*Provided entries:*
▬▬▬

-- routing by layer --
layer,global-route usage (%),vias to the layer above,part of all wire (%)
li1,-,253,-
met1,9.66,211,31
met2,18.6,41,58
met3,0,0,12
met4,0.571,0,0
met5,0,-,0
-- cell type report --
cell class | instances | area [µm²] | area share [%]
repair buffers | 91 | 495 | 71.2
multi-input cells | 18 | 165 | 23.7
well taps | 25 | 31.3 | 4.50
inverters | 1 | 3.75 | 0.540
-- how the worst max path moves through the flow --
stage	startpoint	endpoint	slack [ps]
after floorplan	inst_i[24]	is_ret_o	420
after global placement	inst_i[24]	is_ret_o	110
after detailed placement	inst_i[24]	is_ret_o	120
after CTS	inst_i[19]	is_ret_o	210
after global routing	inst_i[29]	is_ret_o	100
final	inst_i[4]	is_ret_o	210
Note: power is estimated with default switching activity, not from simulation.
--- config.mk ---
export PLATFORM = sky130hd
export DESIGN_NAME = next_pc_select
export DESIGN_NICKNAME = d
export VERILOG_FILES = /design/src/hdl/bpu_pkg.sv /design/src/hdl/next_pc_select.sv
export SDC_FILE = /design/constraint.sdc
export NUM_CORES = 1
export LEC_CHECK = 0
export ABC_AREA = 1
export BUFFER_PORTS_ARGS = -buffer_cell sky130_fd_sc_hd__buf_2
export CAP_MARGIN = 20
export CORE_MARGIN = 10
export CORE_UTILIZATION = 56
export DETAILED_ROUTE_END_ITERATION = 16
export GPL_TIMING_DRIVEN = 0
export PLACE_DENSITY = 0.85
export SYNTH_ARGS = -nofsm -noshare
export SYNTH_HDL_FRONTEND = slang
export SYNTH_SLANG_ARGS = --single-unit
export TNS_END_PERCENT = 10
--- constraint.sdc ---
create_clock -name vclk -period 3.05
set_input_delay 0.4575 -clock vclk [all_inputs]
set_output_delay 0.4575 -clock vclk [all_outputs]
set_load 0.02 [all_outputs]
==> src/hdl/bpu_pkg.sv <==
`default_nettype none

package bpu_pkg;

    localparam int xlen        = 32;

    // bimodal table, indexed by pc[9:1]
    localparam int bht_entries = 512;
    localparam int bht_idx_w   = 9;

    // btb, indexed by pc[9:2], tagged by pc[31:10]
    localparam int btb_entries = 256;
    localparam int btb_idx_w   = 8;
    localparam int btb_tag_w   = 22;

    localparam int ras_depth   = 32;
    localparam int ras_cnt_w   = 6;   // holds 0..32

    localparam logic [6:0] op_branch = 7'b1100011;
    localparam logic [6:0] op_jal    = 7'b1101111;
    localparam logic [6:0] op_jalr   = 7'b1100111;

    localparam logic [4:0] reg_ra = 5'd1;
    localparam logic [4:0] reg_t0 = 5'd5;

    typedef logic [1:0] ctr_t;   // 2-bit saturating counter

    localparam ctr_t ctr_weak_nt = 2'b01;

    typedef struct packed {
        logic       imm12;
        logic [5:0] imm10_5;
        logic [4:0] rs2;
        logic [4:0] rs1;
        logic [2:0] funct3;
        logic [3:0] imm4_1;
        logic       imm11;
        logic [6:0] opcode;
    } b_fmt_t;

    // upper 12 bits {imm20, imm10_1, imm11} double as the i-type imm12
    typedef struct packed {
        logic       imm20;
        logic [9:0] imm10_1;
        logic       imm11;
        logic [7:0] imm19_12;
        logic [4:0] rd;
        logic [6:0] opcode;
    } j_fmt_t;

    typedef union packed {
        b_fmt_t b;
        j_fmt_t j;
    } inst_word_u;

endpackage

`default_nettype wire
==> src/hdl/bpu_update_if.sv <==
`timescale 1ns/1ps
`default_nettype none

// one resolved branch from EX, consumed in the cycle valid is high
interface bpu_update_if;
    import bpu_pkg::*;

    logic            valid;
    logic            taken;   // actual direction
    logic [xlen-1:0] pc;      // pc of the resolved branch
    logic [xlen-1:0] target;  // actual target

    modport src (
        output valid, taken, pc, target
    );

    modport tbl (
        input valid, taken, pc, target
    );

endinterface

`default_nettype wire

==> src/hdl/bimodal_table.sv <==
`timescale 1ns/1ps
`default_nettype none

module bimodal_table (
    input  logic                     clk,
    input  logic                     rst,
    input  logic [bpu_pkg::xlen-1:0] pc_i,
    bpu_update_if.tbl                upd,
    output logic                     taken_o
);
    import bpu_pkg::*;

    ctr_t                 ctr_q [bht_entries];
    logic [bht_idx_w-1:0] rd_idx;
    logic [bht_idx_w-1:0] wr_idx;
    ctr_t                 wr_ctr;

    assign rd_idx = pc_i[bht_idx_w:1];    // halfword granularity
    assign wr_idx = upd.pc[bht_idx_w:1];
    assign wr_ctr = ctr_q[wr_idx];

    assign taken_o = ctr_q[rd_idx][1];    // msb gives the direction

    always_ff @(posedge clk or posedge rst) begin
        if (rst) begin
            for (int i = 0; i < bht_entries; i++) begin
                ctr_q[i] <= ctr_weak_nt;
            end
        end else if (upd.valid) begin
            if (upd.taken) begin
                if (wr_ctr != 2'b11) begin
                    ctr_q[wr_idx] <= wr_ctr + 2'd1;
                end
            end else begin
                if (wr_ctr != 2'b00) begin
                    ctr_q[wr_idx] <= wr_ctr - 2'd1;
                end
            end
        end
    end

endmodule

`default_nettype wire

==> src/flat_wrapper.sv <==
// flat-port wrapper written by rule: the top's interface ports become plain ports
module bimodal_table_flat import bpu_pkg::*;
  (clk, rst, pc_i, taken_o, upd_valid, upd_taken, upd_pc, upd_target);
  bpu_update_if upd_i ();
  input  logic clk;
  input  logic rst;
  input  logic [bpu_pkg::xlen-1:0] pc_i;
  output logic taken_o;
  input wire logic [$bits(upd_i.valid)-1:0] upd_valid;
  input wire logic [$bits(upd_i.taken)-1:0] upd_taken;
  input wire logic [$bits(upd_i.pc)-1:0] upd_pc;
  input wire logic [$bits(upd_i.target)-1:0] upd_target;
  assign upd_i.valid = upd_valid;
  assign upd_i.taken = upd_taken;
  assign upd_i.pc = upd_pc;
  assign upd_i.target = upd_target;
  bimodal_table u_core (.clk(clk), .rst(rst), .pc_i(pc_i), .upd(upd_i), .taken_o(taken_o));
endmodule
==> src/hdl/bpu_pkg.sv <==
`default_nettype none

package bpu_pkg;

    localparam int xlen        = 32;

    // bimodal table, indexed by pc[9:1]
    localparam int bht_entries = 512;
    localparam int bht_idx_w   = 9;

    // btb, indexed by pc[9:2], tagged by pc[31:10]
    localparam int btb_entries = 256;
    localparam int btb_idx_w   = 8;
    localparam int btb_tag_w   = 22;

    localparam int ras_depth   = 32;
    localparam int ras_cnt_w   = 6;   // holds 0..32

    localparam logic [6:0] op_branch = 7'b1100011;
    localparam logic [6:0] op_jal    = 7'b1101111;
    localparam logic [6:0] op_jalr   = 7'b1100111;

    localparam logic [4:0] reg_ra = 5'd1;
    localparam logic [4:0] reg_t0 = 5'd5;

    typedef logic [1:0] ctr_t;   // 2-bit saturating counter

    localparam ctr_t ctr_weak_nt = 2'b01;

    typedef struct packed {
        logic       imm12;
        logic [5:0] imm10_5;
        logic [4:0] rs2;
        logic [4:0] rs1;
        logic [2:0] funct3;
        logic [3:0] imm4_1;
        logic       imm11;
        logic [6:0] opcode;
    } b_fmt_t;

    // upper 12 bits {imm20, imm10_1, imm11} double as the i-type imm12
    typedef struct packed {
        logic       imm20;
        logic [9:0] imm10_1;
        logic       imm11;
        logic [7:0] imm19_12;
        logic [4:0] rd;
        logic [6:0] opcode;
    } j_fmt_t;

    typedef union packed {
        b_fmt_t b;
        j_fmt_t j;
    } inst_word_u;

endpackage

`default_nettype wire
==> src/hdl/return_stack.sv <==
`timescale 1ns/1ps
`default_nettype none

module return_stack (
    input  logic                     clk,
    input  logic                     rst,
    input  logic                     push_i,
    input  logic [bpu_pkg::xlen-1:0] push_data_i,
    input  logic                     pop_i,
    input  logic                     stall_i,
    output logic                     valid_o,
    output logic [bpu_pkg::xlen-1:0] top_o
);
    import bpu_pkg::*;

    logic [xlen-1:0]      stack_q [ras_depth];
    logic [ras_cnt_w-1:0] cnt_q;      // number of live entries
    logic [ras_cnt_w-1:0] cnt_pop;    // count after the pop
    logic [ras_cnt_w-2:0] top_idx;
    logic                 do_pop;
    logic                 do_push;

    // pop first, then push into the freed slot
    assign do_pop  = pop_i && !stall_i && (cnt_q != '0);
    assign cnt_pop = do_pop ? cnt_q - ras_cnt_w'(1) : cnt_q;
    assign do_push = push_i && !stall_i && (cnt_pop < ras_cnt_w'(ras_depth));  // full drops

    // wraps to the last slot when empty, masked by valid_o
    assign top_idx = cnt_q[ras_cnt_w-2:0] - 1'b1;

    assign valid_o = (cnt_q != '0);
    assign top_o   = stack_q[top_idx];

    always_ff @(posedge clk or posedge rst) begin
        if (rst) begin
            cnt_q <= '0;
        end else begin
            cnt_q <= cnt_pop + {{(ras_cnt_w-1){1'b0}}, do_push};
        end
    end

    always_ff @(posedge clk) begin
        if (do_push) begin
            stack_q[cnt_pop[ras_cnt_w-2:0]] <= push_data_i;
        end
    end

    a_cnt_bound : assert property (
        @(posedge clk) disable iff (rst) cnt_q <= ras_cnt_w'(ras_depth)
    ) else $error("ras: occupancy above depth");

endmodule

`default_nettype wire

▬▬▬

*Task item:*
Your answer must be the lines from the first line of the records through the line containing "export PLACE_DENSITY = 0.85", copied exactly.

*The completed task:*
-- routing by layer --
layer,global-route usage (%),vias to the layer above,part of all wire (%)
li1,-,253,-
met1,9.66,211,31
met2,18.6,41,58
met3,0,0,12
met4,0.571,0,0
met5,0,-,0
-- cell type report --
cell class | instances | area [µm²] | area share [%]
repair buffers | 91 | 495 | 71.2
multi-input cells | 18 | 165 | 23.7
well taps | 25 | 31.3 | 4.50
inverters | 1 | 3.75 | 0.540
-- how the worst max path moves through the flow --
stage	startpoint	endpoint	slack [ps]
after floorplan	inst_i[24]	is_ret_o	420
after global placement	inst_i[24]	is_ret_o	110
after detailed placement	inst_i[24]	is_ret_o	120
after CTS	inst_i[19]	is_ret_o	210
after global routing	inst_i[29]	is_ret_o	100
final	inst_i[4]	is_ret_o	210
Note: power is estimated with default switching activity, not from simulation.
--- config.mk ---
export PLATFORM = sky130hd
export DESIGN_NAME = next_pc_select
export DESIGN_NICKNAME = d
export VERILOG_FILES = /design/src/hdl/bpu_pkg.sv /design/src/hdl/next_pc_select.sv
export SDC_FILE = /design/constraint.sdc
export NUM_CORES = 1
export LEC_CHECK = 0
export ABC_AREA = 1
export BUFFER_PORTS_ARGS = -buffer_cell sky130_fd_sc_hd__buf_2
export CAP_MARGIN = 20
export CORE_MARGIN = 10
export CORE_UTILIZATION = 56
export DETAILED_ROUTE_END_ITERATION = 16
export GPL_TIMING_DRIVEN = 0
export PLACE_DENSITY = 0.85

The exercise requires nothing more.